Rotator cuff problems need to be addressed in order to ease the discomfort. This condition affects many older Americans and is often caused by normal wear and tear. Over-the-counter pain relievers and icing the injured shoulder may help. Individuals suffering from chronic pain should seek medical attention. A cortisone injection and physical therapy may be recommended.
Impingement is another common cause of shoulder pain. This condition is often the result of repetitive overhead movement. Swimmers are susceptible to shoulder impingement. In this situation, the tendons and bursa of the shoulder become pinched between the bones. Arm movement becomes painful, especially overhead motion and reaching back. Sleeping on the affected side may also cause symptoms to increase.
Physical therapy is recommended for this condition. Neglecting treatment can lead to a weakened rotator cuff. Physical therapy can stave off further damage and alleviate the pain.
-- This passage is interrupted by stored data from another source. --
--- src/rtl/pll_reset_sequencer.sv ---
// Power-up / button / lock-loss sequencer for pll_module, clocked by the 27 MHz reference.
// Pulses the PLL reset, qualifies lock as stable, then releases the system reset.
module pll_reset_sequencer #(
  parameter int DEBOUNCE_CYCLES     = 16,
  parameter int PLL_RST_CYCLES      = 8,
  parameter int LOCK_STABLE_CYCLES  = 64,
  parameter int LOCK_TIMEOUT_CYCLES = 4096
) (
  input  logic       clkin_i,
  input  logic       reset_i,
  input  logic       button_ni,
  input  logic       lock_i,
  output logic       pll_reset_o,
  output logic       sys_reset_o,
  output logic       ready_o,
  output logic [1:0] state_o,
  output logic [7:0] relock_count_o
);

  localparam int DB_W  = $clog2(DEBOUNCE_CYCLES + 1);
  localparam int RST_W = $clog2(PLL_RST_CYCLES + 1);
  localparam int STB_W = $clog2(LOCK_STABLE_CYCLES + 1);
  localparam int TO_W  = $clog2(LOCK_TIMEOUT_CYCLES + 1);

  localparam logic [DB_W-1:0]  DB_LAST  = DB_W'(DEBOUNCE_CYCLES - 1);
  localparam logic [RST_W-1:0] RST_LAST = RST_W'(PLL_RST_CYCLES - 1);
  localparam logic [STB_W-1:0] STB_LAST = STB_W'(LOCK_STABLE_CYCLES - 1);
  localparam logic [TO_W-1:0]  TO_LAST  = TO_W'(LOCK_TIMEOUT_CYCLES - 1);

  typedef enum logic [1:0] {
    RESET_PLL = 2'd0,
    WAIT_LOCK = 2'd1,
    STABILIZE = 2'd2,
    RUN       = 2'd3
  } state_t;

  state_t           state;
  logic             lock_meta;
  logic             lock_s;
  logic             btn_meta;
  logic             btn_s;
  logic             btn_db;
  logic             btn_db_d;
  logic             press;
  logic [DB_W-1:0]  db_cnt;
  logic [RST_W-1:0] rst_cnt;
  logic [STB_W-1:0] stable_cnt;
  logic [TO_W-1:0]  timer;
  logic [7:0]       relock;

  function automatic logic [7:0] sat_inc(input logic [7:0] value);
    return (value == 8'hFF) ? value : value + 8'd1;
  endfunction

  // Both asynchronous inputs are double-registered; the button idles released (high).
  always_ff @(posedge clkin_i or posedge reset_i) begin
    if (reset_i) begin
      lock_meta <= 1'b0;
      lock_s    <= 1'b0;
      btn_meta  <= 1'b1;
      btn_s     <= 1'b1;
    end else begin
      lock_meta <= lock_i;
      lock_s    <= lock_meta;
      btn_meta  <= button_ni;
      btn_s     <= btn_meta;
    end
  end

  // The debounced level only moves after DEBOUNCE_CYCLES consecutive disagreeing samples.
  always_ff @(posedge clkin_i or posedge reset_i) begin
    if (reset_i) begin
      db_cnt   <= '0;
      btn_db   <= 1'b1;
      btn_db_d <= 1'b1;
    end else begin
      btn_db_d <= btn_db;
      if (btn_s == btn_db) begin
        db_cnt <= '0;
      end else if (db_cnt == DB_LAST) begin
        btn_db <= btn_s;
        db_cnt <= '0;
      end else begin
        db_cnt <= db_cnt + DB_W'(1);
      end
    end
  end

  assign press = btn_db_d & ~btn_db;

  // Outputs are written alongside every state change so they stay registered Moore outputs.
  always_ff @(posedge clkin_i or posedge reset_i) begin
    if (reset_i) begin
      state       <= RESET_PLL;
      rst_cnt     <= '0;
      stable_cnt  <= '0;
      timer       <= '0;
      relock      <= 8'd0;
      pll_reset_o <= 1'b1;
      sys_reset_o <= 1'b1;
      ready_o     <= 1'b0;
    end else if (press) begin
      state       <= RESET_PLL;
      rst_cnt     <= '0;
      relock      <= sat_inc(relock);
      pll_reset_o <= 1'b1;
      sys_reset_o <= 1'b1;
      ready_o     <= 1'b0;
    end else begin
      case (state)
        RESET_PLL: begin
          if (rst_cnt == RST_LAST) begin
            state       <= WAIT_LOCK;
            timer       <= '0;
            pll_reset_o <= 1'b0;
          end else begin
            rst_cnt <= rst_cnt + RST_W'(1);
          end
        end
        WAIT_LOCK: begin
          if (lock_s) begin
            state      <= STABILIZE;
            stable_cnt <= '0;
          end else if (timer == TO_LAST) begin
            state       <= RESET_PLL;
            rst_cnt     <= '0;
            relock      <= sat_inc(relock);
            pll_reset_o <= 1'b1;
          end else begin
            timer <= timer + TO_W'(1);
          end
        end
        STABILIZE: begin
          if (!lock_s) begin
            state      <= WAIT_LOCK;
            timer      <= '0;
            stable_cnt <= '0;
          end else if (stable_cnt == STB_LAST) begin
            state       <= RUN;
            sys_reset_o <= 1'b0;
            ready_o     <= 1'b1;
          end else begin
            stable_cnt <= stable_cnt + STB_W'(1);
          end
        end
        RUN: begin
          if (!lock_s) begin
            state       <= RESET_PLL;
            rst_cnt     <= '0;
            relock      <= sat_inc(relock);
            pll_reset_o <= 1'b1;
            sys_reset_o <= 1'b1;
            ready_o     <= 1'b0;
          end
        end
        default: begin
          state       <= RESET_PLL;
          rst_cnt     <= '0;
          pll_reset_o <= 1'b1;
          sys_reset_o <= 1'b1;
          ready_o     <= 1'b0;
        end
      endcase
    end
  end

  assign state_o        = state;
  assign relock_count_o = relock;

endmodule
Stabilizing the muscles and strengthening them is required to relieve the impingement.
There is a tissue-thin sac of fluid that cushions the shoulder bones, tendons and muscles. This is called the bursa. There are many bursae throughout the body. They reduce friction during movement. They also act as shock absorbers.
Shoulder pain from bursitis is usually the result of repetitive overhead motions. Athletes participating in sports like basketball and swimming may experience bursitis. The repeated motions involved can irritate the bursa and cause it to become inflamed. Generally, physical therapy and cortisone injections alleviate the pain. Sometimes a simple outpatient surgery is necessary.
Shoulder pain should not go untreated. Proper diagnosis and treatment are necessary to prevent further damage.